Em contraste, o RCDV propõe que cada urna eletrônica registre os votos com assinaturas eletrônicas qualificadas, utilizando certificados digitais emitidos pela ICP-Brasil. Esses certificados, instalados individualmente em cada urna, geram assinaturas nos formatos padronizados CAdES, XAdES ou PAdES, conforme exigido pelo DOC-ICP-15.01[4] do ITI e pela Lei nº 14.063/2020[2]. O RCDV assegura validade jurídica plena, permitindo que os registros sejam verificados por ferramentas públicas e interoperáveis, facilitando auditorias por peritos independentes. Além disso, atende às normas nacionais e às recomendações internacionais de integridade eleitoral, como as do International IDEA[7] e do MIT Election Data and Science Lab[8], promovendo maior segurança, transparência e confiança no processo eleitoral.
7. Conclusão Técnica
A substituição do RDV pelo RCDV é essencial para alinhar o processo eleitoral às normas da ICP-Brasil, garantindo validade jurídica, publicidade e segurança. O uso de certificados fora da ICP-Brasil, como os da AC Urnas, é ilegal para atos oficiais, conforme o Parecer nº 00378/2019/PROFE/PFE-ITI/PGF/AGU[5]. O RCDV atende às exigências legais, responde às preocupações do TCU e alinha o Brasil aos padrões internacionais de integridade eleitoral.
Referências
[1] Lei nº 9.504/1997 (art. 59, §4º)
[2] Lei nº 14.063/2020
[3] Medida Provisória nº 2.200-2/2001
[4] ICP-Brasil: DOC-ICP-15 Versão 1.0
[5] Parecer PF-ITI/AGU nº 20/2014
[6] Acórdão nº 2522/2021 – Plenário do TCU
[7] International IDEA - “Adoption of Voting Technology: A Guide for Electoral Stakeholders in Indonesia”

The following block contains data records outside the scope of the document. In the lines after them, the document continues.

Source: an optimization exercise on an open RTL-to-GDS flow (aim: small area). Production flows keep margins and buffers that such runs may drop.
The RTL of this run was laid out without a check of its function.
Power figures rest on the tool's default switching activity, not on a simulated workload.

===== design.v =====
module qed_rotary (
    input  wire       clk,
    input  wire       rst,
    input  wire       step,       
    input  wire [1:0] sample,     
    output reg  [2:0] fsm,        
    output reg  [1:0] last,       
    output reg        ev_cw,      
    output reg        ev_ccw      
);
    localparam [2:0] S_START    = 3'd0,
                     S_CW_FINAL = 3'd1,
                     S_CW_BEGIN = 3'd2,
                     S_CW_NEXT  = 3'd3,
                     S_CCW_BEGIN = 3'd4,
                     S_CCW_FINAL = 3'd5,
                     S_CCW_NEXT  = 3'd6;
    reg [4:0] entry;
    always @(*) begin
        case (fsm)
            S_START: case (sample)
                2'b00: entry = {2'b00, S_START};
                2'b01: entry = {2'b00, S_CCW_BEGIN};
                2'b10: entry = {2'b00, S_CW_BEGIN};
                default: entry = {2'b00, S_START};
            endcase
            S_CW_FINAL: case (sample)
                2'b00: entry = {2'b01, S_START};
                2'b01: entry = {2'b00, S_CW_FINAL};
                2'b10: entry = {2'b00, S_START};
                default: entry = {2'b00, S_CW_NEXT};
            endcase
            S_CW_BEGIN: case (sample)
                2'b00: entry = {2'b00, S_START};
                2'b01: entry = {2'b00, S_START};
                2'b10: entry = {2'b00, S_CW_BEGIN};
                default: entry = {2'b00, S_CW_NEXT};
            endcase
            S_CW_NEXT: case (sample)
                2'b00: entry = {2'b00, S_START};
                2'b01: entry = {2'b00, S_CW_FINAL};
                2'b10: entry = {2'b00, S_CW_BEGIN};
                default: entry = {2'b00, S_CW_NEXT};
            endcase
            S_CCW_BEGIN: case (sample)
                2'b00: entry = {2'b00, S_START};
                2'b01: entry = {2'b00, S_CCW_BEGIN};
                2'b10: entry = {2'b00, S_START};
                default: entry = {2'b00, S_CCW_NEXT};
            endcase
            S_CCW_FINAL: case (sample)
                2'b00: entry = {2'b10, S_START};
                2'b01: entry = {2'b00, S_START};
                2'b10: entry = {2'b00, S_CCW_FINAL};
                default: entry = {2'b00, S_CCW_NEXT};
            endcase
            S_CCW_NEXT: case (sample)
                2'b00: entry = {2'b00, S_START};
                2'b01: entry = {2'b00, S_CCW_BEGIN};
                2'b10: entry = {2'b00, S_CCW_FINAL};
                default: entry = {2'b00, S_CCW_NEXT};
            endcase
            default: entry = {2'b00, S_START};
        endcase
    end
    wire change = step && (sample != last);
    always @(*) begin
        ev_cw  = change && (entry[4:3] == 2'b01);
        ev_ccw = change && (entry[4:3] == 2'b10);
    end
    always @(posedge clk) begin
        if (rst) begin
            fsm  <= S_START;
            last <= 2'b00;
        end else if (change) begin
            fsm  <= entry[2:0];
            last <= sample;
        end
    end
endmodule
module qed_button #(
    parameter integer DEBOUNCE_TICKS = 20
) (
    input  wire clk,
    input  wire rst,
    input  wire step,           
    input  wire btn,            
    output reg  level,          
    output wire ev_down,        
    output wire ev_up           
);
    reg [31:0] tick_cnt;        
    reg [31:0] btn_last;        
    reg        btn_seen;        
    wire [31:0] elapsed = tick_cnt - btn_last;
    wire        accept  = step && (btn != level) &&
                          (!btn_seen || elapsed >= DEBOUNCE_TICKS);
    assign ev_down = accept && !btn;
    assign ev_up   = accept &&  btn;
    always @(posedge clk) begin
        if (rst) begin
            tick_cnt <= 32'd0;
            btn_last <= 32'd0;
            btn_seen <= 1'b0;
            level    <= 1'b1;
        end else if (step) begin
            tick_cnt <= tick_cnt + 32'd1;
            if (accept) begin
                level    <= btn;
                btn_last <= tick_cnt;
                btn_seen <= 1'b1;
            end
        end
    end
endmodule
module qed_fifo #(
    parameter integer DEPTH = 16,
    parameter integer AW    = 4         
) (
    input  wire         clk,
    input  wire         rst,
    input  wire         flush,
    input  wire         pop,
    input  wire         push0,
    input  wire [2:0]   data0,
    input  wire         push1,
    input  wire [2:0]   data1,
    input  wire         ovf_clr,
    output wire [2:0]   head,
    output reg  [AW:0]  count,
    output reg          ovf
);
    reg [2:0]    mem [0:DEPTH-1];
    reg [AW-1:0] rd_ptr;
    reg [AW-1:0] wr_ptr;
    assign head = (count != 0) ? mem[rd_ptr] : 3'd0;
    wire          do_pop  = pop && (count != 0) && !flush;
    wire [AW:0]   cnt_h   = flush ? {(AW+1){1'b0}} : (count - {{AW{1'b0}}, do_pop});
    wire [AW-1:0] rd_h    = flush ? wr_ptr : (rd_ptr + {{(AW-1){1'b0}}, do_pop});
    wire          ok0     = push0 && (cnt_h < DEPTH);
    wire [AW:0]   cnt_0   = cnt_h + {{AW{1'b0}}, ok0};
    wire [AW-1:0] wr_0    = wr_ptr + {{(AW-1){1'b0}}, ok0};
    wire          ok1     = push1 && (cnt_0 < DEPTH);
    wire          drop    = (push0 && !ok0) || (push1 && !ok1);
    always @(posedge clk) begin
        if (ok0)
            mem[wr_ptr] <= data0;
        if (ok1)
            mem[wr_0] <= data1;
    end
    always @(posedge clk) begin
        if (rst) begin
            rd_ptr <= {AW{1'b0}};
            wr_ptr <= {AW{1'b0}};
            count  <= {(AW+1){1'b0}};
            ovf    <= 1'b0;
        end else begin
            rd_ptr <= rd_h;
            wr_ptr <= wr_0 + {{(AW-1){1'b0}}, ok1};
            count  <= cnt_0 + {{AW{1'b0}}, ok1};
            if (drop)
                ovf <= 1'b1;
            else if (ovf_clr)
                ovf <= 1'b0;
        end
    end
endmodule
module qed_top (
    input  wire        clk,
    input  wire        rst,           
    input  wire        tick,          
    input  wire        enc_a,
    input  wire        enc_b,
    input  wire        btn,           
    input  wire        host_en,       
    input  wire        host_we,       
    input  wire [7:0]  host_addr,
    input  wire [15:0] host_wdata,
    output reg  [15:0] host_rdata,    
    output wire        irq
);
    localparam [7:0] A_EVQ_DATA   = 8'h10,
                     A_EVQ_STATUS = 8'h11,
                     A_ENC_CTRL   = 8'h12,
                     A_ENC_STATE  = 8'h13;
    localparam [2:0] EV_CW = 3'd1, EV_CCW = 3'd2, EV_DOWN = 3'd3, EV_UP = 3'd4;
    wire rd = host_en && !host_we;
    wire wr = host_en &&  host_we;
    wire [2:0] fsm;
    wire [1:0] enc_last;
    wire       ev_cw, ev_ccw;
    wire       btn_level;
    wire       ev_down, ev_up;
    qed_rotary u_rot (
        .clk(clk), .rst(rst), .step(tick), .sample({enc_a, enc_b}),
        .fsm(fsm), .last(enc_last), .ev_cw(ev_cw), .ev_ccw(ev_ccw)
    );
    qed_button #(.DEBOUNCE_TICKS(20)) u_btn (
        .clk(clk), .rst(rst), .step(tick), .btn(btn),
        .level(btn_level), .ev_down(ev_down), .ev_up(ev_up)
    );
    reg irq_en;
    always @(posedge clk) begin
        if (rst)
            irq_en <= 1'b0;
        else if (wr && host_addr == A_ENC_CTRL)
            irq_en <= host_wdata[0];
    end
    wire [2:0] head;
    wire [4:0] count;
    wire       ovf;
    qed_fifo #(.DEPTH(16), .AW(4)) u_fifo (
        .clk(clk), .rst(rst),
        .flush(wr && host_addr == A_ENC_CTRL && host_wdata[1]),
        .pop(rd && host_addr == A_EVQ_DATA),
        .push0(ev_cw || ev_ccw), .data0(ev_cw ? EV_CW : EV_CCW),
        .push1(ev_down || ev_up), .data1(ev_down ? EV_DOWN : EV_UP),
        .ovf_clr(wr && host_addr == A_EVQ_STATUS && host_wdata[15]),
        .head(head), .count(count), .ovf(ovf)
    );
    assign irq = irq_en && (count != 5'd0);
    reg [15:0] rdata_next;
    always @(*) begin
        case (host_addr)
            A_EVQ_DATA:   rdata_next = {13'd0, head};
            A_EVQ_STATUS: rdata_next = {ovf, 7'd0, 3'd0, count};
            A_ENC_CTRL:   rdata_next = {15'd0, irq_en};
            A_ENC_STATE:  rdata_next = {9'd0, enc_last, btn_level, 1'b0, fsm};
            default:      rdata_next = 16'd0;
        endcase
    end
    always @(posedge clk) begin
        if (rst)
            host_rdata <= 16'd0;
        else if (rd)
            host_rdata <= rdata_next;
    end
endmodule

===== config.mk =====
export PLATFORM = sky130hd
export DESIGN_NAME = qed_top
export DESIGN_NICKNAME = qed_top
export VERILOG_FILES = /design/flow/design.v
export SDC_FILE = /design/flow/constraint.sdc
export NUM_CORES = 4
export LEC_CHECK = 0
export CAP_MARGIN = 20
export CORE_MARGIN = 2
export CORE_UTILIZATION = 40
export SLEW_MARGIN = 20

===== run.sh =====
#!/bin/bash
# synth_recipe.tcl (not shown) runs the flow's synth.tcl, then flattens the netlist and writes it again
# the make line also repeats each setting of config.mk as NAME=value (left out here)
make -C /OpenROAD-flow-scripts/flow DESIGN_CONFIG=/design/flow/config.mk WORK_HOME=/design/flow/orfs CLKGATE_MAP_FILE= SYNTH_SCRIPT=/design/flow/synth_recipe.tcl finish

===== constraint.sdc =====
create_clock -name core_clock -period 6.0 [get_ports {clk}]
set_input_delay 1.2000 -clock core_clock [delete_from_list [all_inputs] [get_ports {clk}]]
set_output_delay 1.2000 -clock core_clock [all_outputs]
set_load 0.01 [all_outputs]

==> metrics.yaml <==
setup_path:
  critPathBufInv: 3
  crit_chain: "clkdlybuf4s50_1 > or4b_1 > nor3_2 > or4b_2 > nor2_1 > ha_1 > ha_1 > nand2_1 > xor2_1 > nor2_1 > nor2_1 > buf_4 > ha_1 > ha_1 > nand3_1 > xor2_2 > buf_4 > nand4_2 > o21ai_0"
  cp-end-kind: "flop"
  path_common_cell: "ha_1"
  worstPathMaxFanout: 17
  arrival_ns: 5.62
  critical_path.top_delay_family: "simple AND/OR/NAND/NOR gates"
  slowest_stage: "or4b_2"
  critical_path.max_stage_delay_ns: 0.62
  cp-start-kind: "input port"
  crit_required_ns: 6.08
  crit_type: "in2reg"
grt:
  track_usage: 0.2028
  grt_max_degree: 96
  antenna_found_initial: 0
  grt_first_pass_wirelength_um: 40020
  grt_pass1_vias: 7655
  overflow: 0
synthesis:
  yosys_warnings: 4
  async_flop_share: 0
  ys_ff_latch: 142
  ys.flop_type: "dfxtp_1"
  netlist_instances: 1099
  syn-mean-instance-area_um2: 8.591
  ys_seq_area_frac: 0.3520
  synth_edf_count: 48
  synth_area_um2: 9442
  ys_types: 83
floorplanning:
  die_x_um: 157.6
  placementRows: 56
  initial_core_util: 0.4047
  core_um2: 23330
  ios: 49
  dieArea_um2: 24850
  chipHeight_um: 157.6
drt:
  routedWlPerCell_um: 17.23
  met3_length_um: 999
  avgViaCountPerCell: 5.619
  remaining_drc_errors: 0
  route.top_layer_used: "met4"
  antenna_left: 0
  wl_um: 24710
  vias: 8057
  wl_met1_um: 12300
  met2_length_um: 11150
  drt_iter0_markers: 546
  first_pass_iters: 5
clock_tree:
  cts_root_buffer: "clkbuf_16"
  clkSlewWorstSetupHoldPaths_ns: 0.07
  cts_hold_buf: 0
  clk_path_buf_depth: 2
  clk-insertion-delay-late_ns: 0.44
  cts_resized: 0
  cts_buffers: 17
  tritoncts: "done"
  clock_sinks: 142
  htree_levels: 4
  post_cts_buffers: 0
timing:
  finalSetupViolCount: 0
  rsz0062_at_grt: "no"
  hold_viol: 0
  fmax_mhz: 180.6
  period_share: 0.9231
  slew_viol_final: 0
  clock_skew_ns: 0.01579
  finalWorstPathRequiredPeriod_ns: 5.538
  worst_pin_slew_ns: 1.017
  max_slew_margin: 0.3217
cells_and_area:
  multi_input_area_um2: 5624
  postLayoutCellArea_um2: 10600
  final_cells: 1434
  layout.nets: 1179
  n_antenna_cell: 0
  final_common_cell: "nor2_1"
  mostFrequentLayoutCells: "nor2_1 (108), dfxtp_1 (94), a21oi_1 (88)"
  drive_gt1_frac: 0.09507
  fillCellCount: 2271
  area_growth_syn_to_layout_pct: 12.25
  seqCellArea_um2: 3323
placement:
  placedCellCount: 1402
  dp_hpwl_um: 17660
  placed_area_um2: 9975
  place_congestion: 0.9162
  io_buffers: 27
min_path:
  hold_class: "reg2reg"
power_and_ir_drop:
  p_total_mw: 2.335
  powerDensity_nw_per_um2: 220.3
  clkPwrFrac: 0.467
  p_leak_nw: 4.199
  p_seq_frac: 0.432
  comb_power_share: 0.101
  power_switching_share: 0.2893
  p_int_mw: 1.659
  vdd_drop_max_mv: 0.1581
  p_switching_mw: 0.6756
run_status:
  status: "no timing/DRC/antenna violations"
run:
  maxCapViolCount: 0
## metal layers
| layer | vias to the layer above | global-route usage |
|---|---|---|
| li1 | 4001 | - |
| met1 | 3853 | 0.2919 |
| met2 | 176 | 0.3190 |
| met3 | 27 | 0.03340 |
| met4 | 0 | 0.04589 |
| met5 | - | 0 |
## power by group through the flow
stage	Combinational [mW]	Clock [mW]	Sequential, mW
after CTS	0.235	1.11	1.01
after detailed placement	0.234	0	1.03
final	0.236	1.09	1.01
after global placement	0.232	0	1.03
after floorplan	0.172	0	1.03
after global routing	0.260	1.15	1.01
## flip-flops by register name (all words and copies together), names as in the netlist
signal,cells
u_btn.btn_last,32
irq_en,1
u_btn.btn_seen,1
u_fifo.rd_ptr,4
host_rdata,8
u_fifo.count,5
u_fifo.wr_ptr,4
u_btn.tick_cnt,32
u_btn.level,1
u_fifo.ovf,1
u_rot.last,2
u_rot.fsm,3
u_fifo.mem,48
## cell usage after synthesis (all sizes together), types with 5 or more instances
master / instances / area share
ha: 44 / 0.058
a211oi: 9 / 0.0077
a21oi: 92 / 0.050
and4: 5 / 0.0046
nor3: 16 / 0.0095
nand3: 78 / 0.045
nand4: 23 / 0.019
mux2i: 43 / 0.046
a22oi: 5 / 0.0040
xor2: 35 / 0.032
dfxtp: 94 / 0.20
o21a: 8 / 0.0064
nand2b: 5 / 0.0033
o211ai: 5 / 0.0040
nor2: 108 / 0.043
xnor2: 25 / 0.023
inv: 48 / 0.019
o22ai: 7 / 0.0053
a31oi: 6 / 0.0040
nand2: 80 / 0.032
buf: 34 / 0.021
clkbuf: 40 / 0.016
edfxtp: 48 / 0.15
nand3b: 6 / 0.0048
a21o: 14 / 0.011
or3: 12 / 0.0085
and2: 7 / 0.0046
mux4: 12 / 0.029
nor2b: 12 / 0.0080
o21ai: 89 / 0.048
and3: 14 / 0.0093
## metrics by stage
step / setup slack (ns) / hold slack, ns / setup TNS [ns] / utilization
after floorplan: 0.6129 / 0.4476 / 0 / -
after global placement: 0.1237 / 0.4416 / 0 / 0.4275
after detailed placement: -0.009290 / 0.4465 / -0.03194 / 0.4275
after CTS: 0.4292 / 0.4552 / 0 / 0.4542
after global routing: 0.1550 / 0.4785 / 0 / 0.4542
final: 0.4616 / 0.4534 / 0 / 0.4542
## worst min-delay path: stages, from the launching register on
cell	delay (ns)
dfxtp_1	0.31
nand2_1	0.05
a21oi_1	0.05
## logic make-up (layout without fill, tap and decap cells)
| kind of cell | count (synthesis) | in the layout | share of synthesized area |
|---|---|---|---|
| muxes | 58 | 58 | 0.07779 |
| xor gates and xnor gates | 60 | 60 | 0.05566 |
| other | 1 | 8 | 0.0003972 |
| adders and majority gates | 45 | 45 | 0.06043 |
| buffers and inverters | 122 | 131 | 0.05592 |
| AOI/OAI and AO/OA | 278 | 278 | 0.1824 |
| and+or+nand+nor | 393 | 393 | 0.2155 |
| DFF | 142 | 142 | 0.3520 |
## final timing paths
| check | slack, ns | to | depth (start not counted) | startpoint |
|---|---|---|---|---|
| setup / recovery | 0.46 | u_fifo.mem[11][0]$_DFFE_PP_ | 19 | host_addr[5] |
| hold / removal | 0.45 | host_rdata[0]$_SDFFE_PP0P_ | 2 | host_rdata[0]$_SDFFE_PP0P_ |
| setup reg to reg | 1.65 | u_fifo.mem[11][0]$_DFFE_PP_ | 18 | u_fifo.count[2]$_SDFF_PP0_ |
| hold reg to reg | 0.45 | host_rdata[0]$_SDFFE_PP0P_ | 2 | host_rdata[0]$_SDFFE_PP0P_ |
## area by class of cell
class	count	share of cell area
clock buffers	17	0.04014
clock inverters	15	0.01865
inverters	48	0.01700
multi-input cells	842	0.5307
flip-flops and latches	142	0.3136
well taps	319	0.03766
repair buffers	51	0.04227

## re-timing with driven ports
In the flow no input, the clock included, has a driving cell. The finished layout below was timed again as built, in two steps.
Step 1 assumes that a clkbuf_16 drives the clock port and a buf_2 every other input.
Step 2 adds t to the input delays and takes it off the output delays; t is the mean of the earliest and latest rising clock arrival at the registers after step 1. Input paths then give back, and output paths get back, about the clock's delay inside the block.
Three values: no drivers, after step 1, after step 2; two values: the first two.
t (ns): 0.476
setup slack, ns: 0.462 / 0.484 / 0.008
worst hold slack (ns): 0.453 / 0.453 / 0.453
After both steps setup and hold are still met in this run. For this run, drivers alone change the setup slack by +0.022 ns; drivers and shift together by -0.454 ns.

[8] MIT Election Data and Science Lab, Election Security Standards, 2021
[9] TSE – Documentação técnica do software da urna eletrônica – Eleições 2022
Muito bom artigo. Esperemos que seja implantada a solução proposta!
Excelente artigo! Só uma dúvida: a sigla para “Registro Digital De Cada Voto” não seria RDCV ao invés de RCDV?